Find the line in the entries below that contains "nor2_4 | 2 | 22.5". Repeat it exactly, and every line after it through the line that contains "adders and majority".

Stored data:
━━━━

<file path="src/rtl/vga_ctrl.sv">
// VGA timing controller: sequences h/v counters, syncs and pixel requests for vga_pic.
// Coordinates are requested one clock ahead of the visible window to absorb vga_pic's registered output.
module vga_ctrl #(
  parameter int H_SYNC   = 96,
  parameter int H_BACK   = 48,
  parameter int H_ACTIVE = 640,
  parameter int H_FRONT  = 16,
  parameter int V_SYNC   = 2,
  parameter int V_BACK   = 33,
  parameter int V_ACTIVE = 480,
  parameter int V_FRONT  = 10,
  parameter int DATA_W   = 16
) (
  input  logic              vga_clk,
  input  logic              sys_rst,
  input  logic              disp_en,
  input  logic [DATA_W-1:0] pix_data,
  output logic [9:0]        pix_x,
  output logic [9:0]        pix_y,
  output logic              hsync,
  output logic              vsync,
  output logic              rgb_valid,
  output logic [DATA_W-1:0] rgb,
  output logic              frame_start
);

  localparam int H_TOTAL = H_SYNC + H_BACK + H_ACTIVE + H_FRONT;
  localparam int V_TOTAL = V_SYNC + V_BACK + V_ACTIVE + V_FRONT;
  localparam int HS      = H_SYNC + H_BACK;
  localparam int VS      = V_SYNC + V_BACK;

  localparam logic [9:0] H_LAST      = 10'(H_TOTAL - 1);
  localparam logic [9:0] V_LAST      = 10'(V_TOTAL - 1);
  localparam logic [9:0] H_SYNC_END  = 10'(H_SYNC);
  localparam logic [9:0] V_SYNC_END  = 10'(V_SYNC);
  localparam logic [9:0] REQ_H_FIRST = 10'(HS - 1);
  localparam logic [9:0] REQ_H_LAST  = 10'(HS + H_ACTIVE - 2);
  localparam logic [9:0] VAL_H_FIRST = 10'(HS);
  localparam logic [9:0] VAL_H_LAST  = 10'(HS + H_ACTIVE - 1);
  localparam logic [9:0] ROW_FIRST   = 10'(VS);
  localparam logic [9:0] ROW_LAST    = 10'(VS + V_ACTIVE - 1);

  typedef enum logic {IDLE = 1'b0, RUN = 1'b1} state_t;

  state_t     state_q, state_d;
  logic [9:0] cnt_h_q, cnt_h_d;
  logic [9:0] cnt_v_q, cnt_v_d;

  always_ff @(posedge vga_clk or posedge sys_rst) begin
    if (sys_rst) begin
      state_q <= IDLE;
      cnt_h_q <= '0;
      cnt_v_q <= '0;
    end else begin
      state_q <= state_d;
      cnt_h_q <= cnt_h_d;
      cnt_v_q <= cnt_v_d;
    end
  end

  // disp_en is only honoured on the last clock of a frame, so frames never truncate.
  always_comb begin
    state_d = state_q;
    cnt_h_d = cnt_h_q;
    cnt_v_d = cnt_v_q;
    unique case (state_q)
      IDLE: begin
        cnt_h_d = '0;
        cnt_v_d = '0;
        if (disp_en) state_d = RUN;
      end
      RUN: begin
        if (cnt_h_q == H_LAST) begin
          cnt_h_d = '0;
          if (cnt_v_q == V_LAST) begin
            cnt_v_d = '0;
            if (!disp_en) state_d = IDLE;
          end else begin
            cnt_v_d = cnt_v_q + 10'd1;
          end
        end else begin
          cnt_h_d = cnt_h_q + 10'd1;
        end
      end
      default: state_d = IDLE;
    endcase
  end

  logic run, row_in, req_win, val_win;

  always_comb begin
    run         = (state_q == RUN);
    row_in      = (cnt_v_q >= ROW_FIRST) && (cnt_v_q <= ROW_LAST);
    req_win     = run && row_in && (cnt_h_q >= REQ_H_FIRST) && (cnt_h_q <= REQ_H_LAST);
    val_win     = run && row_in && (cnt_h_q >= VAL_H_FIRST) && (cnt_h_q <= VAL_H_LAST);
    hsync       = run && (cnt_h_q < H_SYNC_END);
    vsync       = run && (cnt_v_q < V_SYNC_END);
    pix_x       = req_win ? (cnt_h_q - REQ_H_FIRST) : 10'h3ff;
    pix_y       = req_win ? (cnt_v_q - ROW_FIRST) : 10'h3ff;
    rgb_valid   = val_win;
    rgb         = val_win ? pix_data : '0;
    frame_start = run && (cnt_h_q == 10'd0) && (cnt_v_q == 10'd0);
  end

endmodule

</file>
<file path="config.mk">
export PLATFORM = sky130hd
export DESIGN_NAME = vga_ctrl
export DESIGN_NICKNAME = d
export VERILOG_FILES = /design/src/rtl/vga_ctrl.sv
export SDC_FILE = /design/constraint.sdc
export NUM_CORES = 1
export LEC_CHECK = 0
export ABC_AREA = 1
export BUFFER_PORTS_ARGS = -buffer_cell sky130_fd_sc_hd__buf_2
export CORE_UTILIZATION = 50
export DETAILED_ROUTE_END_ITERATION = 16
export GPL_ROUTABILITY_DRIVEN = 0
export GPL_TIMING_DRIVEN = 0
export PLACE_DENSITY_LB_ADDON = 0.1
export SLEW_MARGIN = 20
export SYNTH_ARGS = -nofsm -noshare
export SYNTH_HDL_FRONTEND = slang
export SYNTH_SLANG_ARGS = --single-unit
</file>
<file path="constraint.sdc">
create_clock -name vga_clk -period 1.92 [get_ports vga_clk]
set_input_delay 0.096 -clock vga_clk [delete_from_list [all_inputs] [get_ports vga_clk]]
set_output_delay 0.096 -clock vga_clk [all_outputs]
set_load 0.05 [all_outputs]
</file>
==> results.md <==
- Fin util: about 88%
- Syn. warnings: 0
- Mean post-synth cell area: a little over 6 um^2
- Most used flip-flop cell after synthesis: dfrtp_1
- CORE AREA: 3800 um^2
- Hold slack: -0.00996 ns
- Final worst path period need: between 2 and 2.5 ns
- Post-Syn Instances: 333
- Crit path kind: reg -> out
- Max incr delay on CP: 0.46 ns
- First-pass GRT wire length: 9090 um
- Layout overhead on the synthesized area: 61.6%
- Yosys reg bits: 21
- CP max stage cell: dfrtp_2
- Worst VDD drop: 843 uV
- Starting density of the core: 54.3%
- Placed cells: approximately 440
- Final setup TNS: -6.40 ns
- RSZ-0062 raised after global routing: true
- Worst EP arrival: 2.17 ns
- Multi-input logic area: 1510 um^2
- Critical R2R Launch: cnt_v_q[1]
- CTS Hold Bufs: 0
- CTS tree: done
- PD cells: between 500 and 600 nW/um^2
- Vias per inst: 5.71
- Worst Path Buf+Inv: 2
- Die H: 66.2 um
- Post-synth EDFFs: 0
- DR vias: between 2000 and 3000
- Placed instance area: between 2000 and 2500 um^2
- Ys async rst share: 100%
- Antenna-violating nets left: 0
- Slew HR: 44.3%
- Num ports: between 50 and 60
- Max-cap viol count: 0
- Number of distinct library cells after synthesis: 27
- RR Endpoint: run
- Slew Viols, Final: 0
- DRT iter0 DRCs: ~300
- CTS buffer count: 3
- Area of the die: 4390 um^2
- Crit end category: primary output
- Setup WS pre-CTS: 0.139 ns
- R2R setup slack: approximately 0.19 ns
- Violated checks: negative hold slack, negative setup slack
- Final hold vios: 21
- # fillers: 195
- Total GRT Usage: 27.0%
- N_diodes: 0
- Clk_skew: 0.00354 ns
- LEAKAGE: between 0.0015 and 0.002 uW
- Initial antenna violation count: 0
- Final instance area: between 3000 and 4000 um^2
- PortBufs: 58
- Routed len/inst: about 17 um
- R2R depth: 8
- Drt total wl: 7970 um
- Die X: 66.2 um
- # setup viols final: 37
- Clk buf depth: 2
- Vias in the first global route: 2058
- FF/Latch Area: 536 um^2
- Crit-path cells: nor2_4, nand2_1, o21ai_1, nor2_1, nor2_2, buf_2, nand3_1, buf_4
- Post-route DRC: 0
- CP top delay family: simple AND/OR/NAND/NOR gates
- Clk slew on worst S/H paths: 0.08 ns
- Nets: 453
- Pin count of the biggest net entering global routing: 22
- CTS root buffer: clkbuf_8
- Crit-path max FO: 5
- H-tree depth: 1
- Req. time, crit path: 1.82 ns
- Type of origin of the critical path: flip-flop
- Status: finished with violations
- Syn Nets: 358
- Final worst slack: -0.349 ns
- Max Fclk: 441 MHz
- Total grt overflow: 0
- Post-Syn Area: approximately 2100 um^2
- Router iterations before antenna repair: 5
- Layout cells sized above 1: 45.9%
- Crit share post-route: 118%
- DP HPWL: just under 4000 um
- Seq/Total Area, Yosys: 25.5%
- Hold crit path type: in -> async
- Layout Cells excl Fill: 475
- Clock latency on the worst-skew pair: 0.27 ns
- Worst Tran Pin Value: 0.834 ns
- CTS sink cnt: 21
- Cell Rows: 22
==> per-layer routing <==
layer  wire, um  part of all wire [%]  track usage [%]  vias up
met5          0                     0                0        -
met4        324                   4.1             7.98        0
met3        834                    10             2.93       42
met2       3760                    47             43.6      207
met1       3050                    38             37.6     1243
li1           -                     -                -     1219
==> state kept, by name (all words and copies together) (netlist names) <==
| signal | flops |
|---|---|
| cnt_h_q | 10 |
| cnt_v_q | 10 |
| run | 1 |
==> area by class of cell <==
cell class / instances / share of cell area, %
Buffer: 10 / 3.12
Clock buffer: 3 / 1.24
Clock inverter: 1 / 0.150
Inverter: 66 / 7.88
Multi-Input combinational cell: 236 / 45.4
Sequential cell: 21 / 16.1
Tap cell: 48 / 1.80
Timing Repair Buffer: 90 / 24.4
==> Yosys cell counts (2+ instances only) <==
cell | instances | area [um^2]
nor2_1 | 44 | 165
inv_1 | 59 | 221
buf_6 | 3 | 33.8
nand3_1 | 42 | 210
nand2_1 | 67 | 251
nand2_2 | 8 | 50.1
buf_2 | 4 | 20.0
xor2_1 | 8 | 70.1
nor4_1 | 3 | 18.8
ha_1 | 6 | 75.1
inv_2 | 7 | 26.3
a21oi_1 | 9 | 45.0
nor2_2 | 16 | 100
nor3_1 | 6 | 30.0
nand4_1 | 7 | 43.8
dfrtp_1 | 21 | 526
nor2_4 | 2 | 22.5
nand3_2 | 2 | 20.0
buf_4 | 3 | 22.5
o21ai_0 | 9 | 45.0
==> what timing repair did <==
item                                    4_1_cts  5_1_grt
gates cloned                                  1        4
endpoints found under the setup margin       36       38
buffers inserted                             12       15
gates resized for setup                      63      120
pin swaps                                     4       17
==> how the worst max path moves through the flow <==
stage | from | to | slack [ns] | cells past startpoint
after floorplan | cnt_h_q[4] | frame_start | 0.07 | 6
after global placement | cnt_h_q[0] | pix_y[5] | 0.15 | 8
after detailed placement | cnt_h_q[0] | pix_y[5] | 0.14 | 8
after CTS | cnt_v_q[1] | rgb[7] | -0.04 | 11
after global routing | cnt_v_q[7] | pix_y[9] | -0.41 | 8
final | cnt_v_q[7] | pix_y[9] | -0.35 | 8
==> cell families after synthesis <==
kind of cell               share of synthesized area, %
adders and majority gates                          3.64
DFF                                                25.5
and+or+nand+nor                                    46.3
AOI/OAI and AO/OA                                  5.09
buffers and inverters                              15.7
xor gates and xnor gates                           3.82
==> metrics by stage <==
step / total power (uW) / hold WS (ns)
after floorplan: 1060 / 0.0725
after global placement: 1160 / 0.282
after CTS: 1490 / 0.0140
after detailed placement: 1180 / 0.306
after global routing: 1810 / 0.0221
final: 1690 / -0.00996
==> placed cells by master, fill, tap and decap left out, types with 7 or more instances in the layout <==
cell type / count
a21oi_1: 7
buf_2: 23
buf_4: 33
buf_6: 32
buf_8: 11
dfrtp_1: 13
dfrtp_2: 8
inv_1: 51
inv_2: 9
nand2_1: 63
nand2_2: 10
nand3_1: 27
nand3_2: 12
nand4_1: 7
nor2_1: 30
nor2_2: 14
nor2_4: 18
o21ai_0: 8
xor2_1: 8
==> report_power, final <==
group          internal [uW]  switching, uW  leakage (uW)
Sequential               505           74.6      0.000260
Clock                    145            158     0.0000255
Combinational            309            494       0.00143
==> worst register-to-register path, cell delays in order, from the launching register on <==
cell and delay, ns:
dfrtp_1 0.42, inv_1 0.14, ha_1 0.20, inv_1 0.05, nor2_1 0.15, nand4_1 0.17, nand2_1 0.15, nand2_2 0.12
or2_1 0.23
Power figures use the tool's default switching activity.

━━━━

Solution to the problem:
nor2_4 | 2 | 22.5
nand3_2 | 2 | 20.0
buf_4 | 3 | 22.5
o21ai_0 | 9 | 45.0
==> what timing repair did <==
item                                    4_1_cts  5_1_grt
gates cloned                                  1        4
endpoints found under the setup margin       36       38
buffers inserted                             12       15
gates resized for setup                      63      120
pin swaps                                     4       17
==> how the worst max path moves through the flow <==
stage | from | to | slack [ns] | cells past startpoint
after floorplan | cnt_h_q[4] | frame_start | 0.07 | 6
after global placement | cnt_h_q[0] | pix_y[5] | 0.15 | 8
after detailed placement | cnt_h_q[0] | pix_y[5] | 0.14 | 8
after CTS | cnt_v_q[1] | rgb[7] | -0.04 | 11
after global routing | cnt_v_q[7] | pix_y[9] | -0.41 | 8
final | cnt_v_q[7] | pix_y[9] | -0.35 | 8
==> cell families after synthesis <==
kind of cell               share of synthesized area, %
adders and majority gates                          3.64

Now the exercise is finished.